-------- RECORDS SHOWN --------
--- src/rtl/huffman_dec_controller.sv ---
// huffman_dec_controller: JPEG Huffman block decoder control, one bit per handshake, external code LUT.
// Define HUFFDEC_DC_PRED_EN to add the DC predictor to coefficient 0.
module huffman_dec_controller #(
    parameter int MAX_CODE_LEN = 16,
    parameter int COEF_W = 10
) (
    input  logic                   clock,
    input  logic                   reset,
    input  logic                   is_luminance,
    input  logic                   Huffman_dec_start,
    input  logic                   bit_valid,
    input  logic                   bit_in,
    output logic                   bit_ready,
    output logic [15:0]            lut_code,
    output logic [4:0]             lut_code_len,
    output logic                   lut_is_dc,
    output logic                   lut_is_luma,
    input  logic                   lut_hit,
    input  logic [3:0]             lut_run,
    input  logic [3:0]             lut_size,
    output logic                   Huffmandec_active,
    output logic [64*COEF_W-1:0]   zigzag_pix_out,
    output logic                   block_valid,
    output logic                   block_error
);
    localparam int MW = COEF_W - 1;
    localparam logic [3:0] MAX_SIZE = 4'(COEF_W - 1);
    localparam logic [4:0] MAX_LEN = 5'(MAX_CODE_LEN);
    localparam logic [COEF_W:0] ONE = 1;

    typedef enum logic [2:0] {IDLE, DC_CODE, DC_MAG, AC_CODE, AC_MAG, FILL, DONE, ERR} state_t;

    state_t state, state_n;
    logic [15:0] code;
    logic [4:0] len;
    logic [6:0] k, k_run, k_zrl;
    logic [3:0] size, cnt, cnt_n;
    logic [MW-1:0] mag, mag_n;
    logic luma, is_code, is_mag, hit, xfer, mag_done, eob, zrl;
    logic [COEF_W:0] diff;
    logic [COEF_W-1:0] val, coef0;

    assign is_code = state == DC_CODE || state == AC_CODE;
    assign is_mag = state == DC_MAG || state == AC_MAG;
    assign hit = is_code && len != 5'd0 && lut_hit;
    assign bit_ready = is_code ? !hit && len != MAX_LEN : is_mag && cnt < size;
    assign xfer = bit_valid && bit_ready;
    assign mag_n = xfer ? {mag[MW-2:0], bit_in} : mag;
    assign cnt_n = cnt + {3'b000, xfer};
    assign mag_done = is_mag && cnt_n == size;
    assign eob = lut_run == 4'd0 && lut_size == 4'd0;
    assign zrl = lut_run == 4'hF && lut_size == 4'd0;
    assign k_run = k + {3'b000, lut_run};
    assign k_zrl = k + 7'd16;
    // Negative values are sent as the ones' complement of their magnitude
    assign diff = {2'b00, mag_n} - ((ONE << size) - ONE);
    assign val = size == 4'd0 ? '0 : mag_n[size - 4'd1] ? COEF_W'(mag_n) : diff[COEF_W-1:0];

    assign lut_code = code;
    assign lut_code_len = len;
    assign lut_is_dc = state == DC_CODE;
    assign lut_is_luma = luma;
    assign Huffmandec_active = !(state inside {IDLE, DONE, ERR});
    assign block_valid = state == DONE;
    assign block_error = state == ERR;

`ifdef HUFFDEC_DC_PRED_EN
    logic [COEF_W-1:0] dc_pred;

    always_ff @(posedge clock)
        if (reset || (state == IDLE && Huffman_dec_start && is_luminance != luma))
            dc_pred <= '0;
        else if (state == DONE)
            dc_pred <= zigzag_pix_out[COEF_W-1:0];

    assign coef0 = dc_pred + val;
`else
    assign coef0 = val;
`endif

    always_ff @(posedge clock)
        state <= reset ? IDLE : state_n;

    always_comb begin
        state_n = state;
        case (state)
            IDLE: if (Huffman_dec_start) state_n = DC_CODE;
            DC_CODE, AC_CODE:
                if (hit)
                    state_n = lut_size > MAX_SIZE ? ERR :
                              state == DC_CODE ? DC_MAG :
                              eob ? FILL :
                              zrl ? (k_zrl > 7'd63 ? ERR : AC_CODE) :
                              k_run > 7'd63 ? ERR : AC_MAG;
                else if (len == MAX_LEN)
                    state_n = ERR;
            DC_MAG: if (mag_done) state_n = AC_CODE;
            AC_MAG: if (mag_done) state_n = k == 7'd63 ? DONE : AC_CODE;
            FILL: state_n = DONE;
            default: state_n = IDLE;
        endcase
    end

    always_ff @(posedge clock) begin
        if (reset) begin
            code <= '0;
            len <= '0;
            k <= '0;
            size <= '0;
            cnt <= '0;
            mag <= '0;
            luma <= 1'b0;
            zigzag_pix_out <= '0;
        end else begin
            if (state == IDLE && Huffman_dec_start) begin
                luma <= is_luminance;
                code <= '0;
                len <= '0;
                k <= 7'd1;
                zigzag_pix_out <= '0;
            end
            if (hit) begin
                size <= lut_size;
                code <= '0;
                len <= '0;
                cnt <= '0;
                mag <= '0;
                if (state == AC_CODE) k <= zrl ? k_zrl : k_run;
            end else if (is_code && xfer) begin
                code <= {code[14:0], bit_in};
                len <= len + 5'd1;
            end
            if (is_mag) begin
                mag <= mag_n;
                cnt <= cnt_n;
            end
            if (mag_done) begin
                if (state == DC_MAG)
                    zigzag_pix_out[COEF_W-1:0] <= coef0;
                else begin
                    zigzag_pix_out[COEF_W*k[5:0] +: COEF_W] <= val;
                    k <= k + 7'd1;
                end
            end
        end
    end
endmodule
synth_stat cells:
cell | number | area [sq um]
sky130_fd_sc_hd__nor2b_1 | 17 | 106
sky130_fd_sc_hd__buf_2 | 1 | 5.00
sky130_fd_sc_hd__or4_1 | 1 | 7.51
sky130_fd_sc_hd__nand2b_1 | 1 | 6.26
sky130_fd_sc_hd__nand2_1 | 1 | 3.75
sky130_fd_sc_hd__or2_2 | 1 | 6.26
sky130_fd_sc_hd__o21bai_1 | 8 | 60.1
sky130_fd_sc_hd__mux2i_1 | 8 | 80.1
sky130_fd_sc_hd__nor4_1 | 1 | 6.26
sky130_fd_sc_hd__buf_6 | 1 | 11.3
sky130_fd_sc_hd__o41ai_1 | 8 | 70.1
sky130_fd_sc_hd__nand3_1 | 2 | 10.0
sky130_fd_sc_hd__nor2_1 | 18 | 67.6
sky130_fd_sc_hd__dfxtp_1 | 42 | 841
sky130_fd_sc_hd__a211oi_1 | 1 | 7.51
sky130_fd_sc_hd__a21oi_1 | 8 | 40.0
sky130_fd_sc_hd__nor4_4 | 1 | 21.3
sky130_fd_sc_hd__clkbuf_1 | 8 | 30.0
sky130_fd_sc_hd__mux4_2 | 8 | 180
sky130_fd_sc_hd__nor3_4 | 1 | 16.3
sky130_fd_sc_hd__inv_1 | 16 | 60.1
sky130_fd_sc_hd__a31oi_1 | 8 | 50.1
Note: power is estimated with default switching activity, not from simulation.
===== config.mk =====
export PLATFORM = sky130hd
export DESIGN_NAME = v2f_load_store_unit
export DESIGN_NICKNAME = d
export VERILOG_FILES = /design/src/rtl/v2f_load_store_unit_pkg.sv /design/src/rtl/v2f_load_store_unit_align.sv /design/src/rtl/v2f_load_store_unit.sv
export SDC_FILE = /design/constraint.sdc
export NUM_CORES = 1
export LEC_CHECK = 0
export ABC_CLOCK_PERIOD_IN_PS = 2750
export CORE_MARGIN = 10
export CORE_UTILIZATION = 50
export DETAILED_ROUTE_END_ITERATION = 7
export DONT_BUFFER_PORTS = 1
export HOLD_SLACK_MARGIN = 0.12
export SYNTH_ARGS = -nofsm -noshare
export SYNTH_HDL_FRONTEND = slang
export SYNTH_SLANG_ARGS = --single-unit

===== constraint.sdc =====
create_clock -name CLK -period 2.75 [get_ports CLK]
set_input_delay 0.275 -clock CLK [delete_from_list [all_inputs] [get_ports CLK]]
set_output_delay 0.275 -clock CLK [all_outputs]
set_load 0.01 [all_outputs]

===== src/rtl/v2f_load_store_unit_pkg.sv =====
// Shared definitions for the v2f load/store unit: data widths matching the RAM,
// request size encodings, FSM states and the request legality check.
package v2f_load_store_unit_pkg;

  localparam int BYTE_WIDTH = 8;
  localparam int WIDTH      = 32;

  localparam logic [1:0] SZ_BYTE = 2'd0;
  localparam logic [1:0] SZ_HALF = 2'd1;
  localparam logic [1:0] SZ_WORD = 2'd2;

  typedef enum logic [2:0] {
    ST_IDLE,
    ST_WRITE,
    ST_READ,
    ST_WAIT,
    ST_RESP
  } lsu_state_e;

  // Illegal size, misalignment for the access size, or a word index past the RAM end.
  function automatic logic req_error(input logic [1:0] size, input logic [31:0] addr,
                                     input int words);
    logic bad;
    bad = 1'b0;
    case (size)
      SZ_BYTE: bad = 1'b0;
      SZ_HALF: bad = addr[0];
      SZ_WORD: bad = |addr[1:0];
      default: bad = 1'b1;
    endcase
    if ({2'b00, addr[31:2]} >= 32'(words)) bad = 1'b1;
    return bad;
  endfunction

endpackage


===== src/rtl/v2f_load_store_unit_align.sv =====
// Byte-lane steering: replicates store data and builds the write mask, and
// extracts plus sign/zero-extends the addressed lane of a loaded word.
module v2f_load_store_unit_align
  import v2f_load_store_unit_pkg::*;
(
  input  logic [1:0]       st_size,
  input  logic [1:0]       st_lane,
  input  logic [WIDTH-1:0] st_wdata,
  output logic [WIDTH-1:0] wr_data,
  output logic [3:0]       byte_sel,
  input  logic [1:0]       ld_size,
  input  logic [1:0]       ld_lane,
  input  logic             ld_unsigned,
  input  logic [WIDTH-1:0] rd_data,
  output logic [WIDTH-1:0] ld_data
);

  logic [BYTE_WIDTH-1:0]   ld_byte;
  logic [2*BYTE_WIDTH-1:0] ld_half;

  always_comb begin
    wr_data  = st_wdata;
    byte_sel = 4'b1111;
    case (st_size)
      SZ_BYTE: begin
        wr_data  = {4{st_wdata[BYTE_WIDTH-1:0]}};
        byte_sel = 4'b0001 << st_lane;
      end
      SZ_HALF: begin
        wr_data  = {2{st_wdata[2*BYTE_WIDTH-1:0]}};
        byte_sel = 4'b0011 << st_lane;
      end
      default: ;
    endcase
  end

  always_comb begin
    ld_byte = rd_data[{ld_lane, 3'b000} +: BYTE_WIDTH];
    ld_half = rd_data[{ld_lane[1], 4'b0000} +: 2*BYTE_WIDTH];
    ld_data = rd_data;
    case (ld_size)
      SZ_BYTE: ld_data = ld_unsigned ? {{(WIDTH-BYTE_WIDTH){1'b0}}, ld_byte}
                                     : {{(WIDTH-BYTE_WIDTH){ld_byte[BYTE_WIDTH-1]}}, ld_byte};
      SZ_HALF: ld_data = ld_unsigned ? {{(WIDTH-2*BYTE_WIDTH){1'b0}}, ld_half}
                                     : {{(WIDTH-2*BYTE_WIDTH){ld_half[2*BYTE_WIDTH-1]}}, ld_half};
      default: ;
    endcase
  end

endmodule
$ cat src/rtl/pulse_params_pkg.sv
// Shared pulse-parameter definitions: frame constants, field layout and byte helpers
// used by both the parameter report transmitter and the command receiver.
package pulse_params_pkg;

    localparam logic [7:0] PKT_HDR     = 8'hA5;
    localparam int         FRAME_LEN   = 20;
    localparam int         PAYLOAD_LEN = 18;

    localparam int PERIOD_W          = 32;
    localparam int P1WIDTH_W         = 16;
    localparam int DELAY_W           = 16;
    localparam int P2WIDTH_W         = 16;
    localparam int NUT_DEL_W         = 16;
    localparam int NUT_WID_W         = 8;
    localparam int PULSE_BLOCK_W     = 8;
    localparam int PULSE_BLOCK_OFF_W = 16;
    localparam int CPMG_W            = 8;
    localparam int BLK_W             = 8;

    // Member order is wire order; packing MSB-first makes byte k of the payload
    // simply the k-th byte from the top of the flattened struct.
    typedef struct packed {
        logic [PERIOD_W-1:0]          period;
        logic [P1WIDTH_W-1:0]         p1width;
        logic [DELAY_W-1:0]           delay;
        logic [P2WIDTH_W-1:0]         p2width;
        logic [NUT_DEL_W-1:0]         nut_del;
        logic [NUT_WID_W-1:0]         nut_wid;
        logic [PULSE_BLOCK_W-1:0]     pulse_block;
        logic [PULSE_BLOCK_OFF_W-1:0] pulse_block_off;
        logic [CPMG_W-1:0]            cpmg;
        logic [BLK_W-1:0]             blk;
    } pulse_params_t;

    localparam int PARAMS_W = $bits(pulse_params_t);

    typedef enum logic [2:0] {IDLE, LOAD, SEND, NEXT, FINISH} tx_state_t;

    function automatic logic [7:0] payload_byte(input pulse_params_t p, input logic [4:0] idx);
        logic [PARAMS_W-1:0] flat;
        flat = p;
        flat = flat << (8 * idx);
        return flat[PARAMS_W-1 -: 8];
    endfunction

    function automatic logic [7:0] payload_sum(input pulse_params_t p);
        logic [PARAMS_W-1:0] flat;
        logic [7:0]          sum;
        flat = p;
        sum  = 8'h00;
        for (int i = 0; i < PAYLOAD_LEN; i++) begin
            sum  = sum + flat[PARAMS_W-1 -: 8];
            flat = flat << 8;
        end
        return sum;
    endfunction

endpackage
--------
» **WHAT YOU SHOULD DO**: Your answer should be the lines of the listing above between the line holding "sky130_fd_sc_hd__mux4_2 | 8 | 180" and the line holding "sky130_fd_sc_hd__a31oi_1 | 8 | 50.1", inclusive, restated word for word and alone.

» **SOLUTION**:
sky130_fd_sc_hd__mux4_2 | 8 | 180
sky130_fd_sc_hd__nor3_4 | 1 | 16.3
sky130_fd_sc_hd__inv_1 | 16 | 60.1
sky130_fd_sc_hd__a31oi_1 | 8 | 50.1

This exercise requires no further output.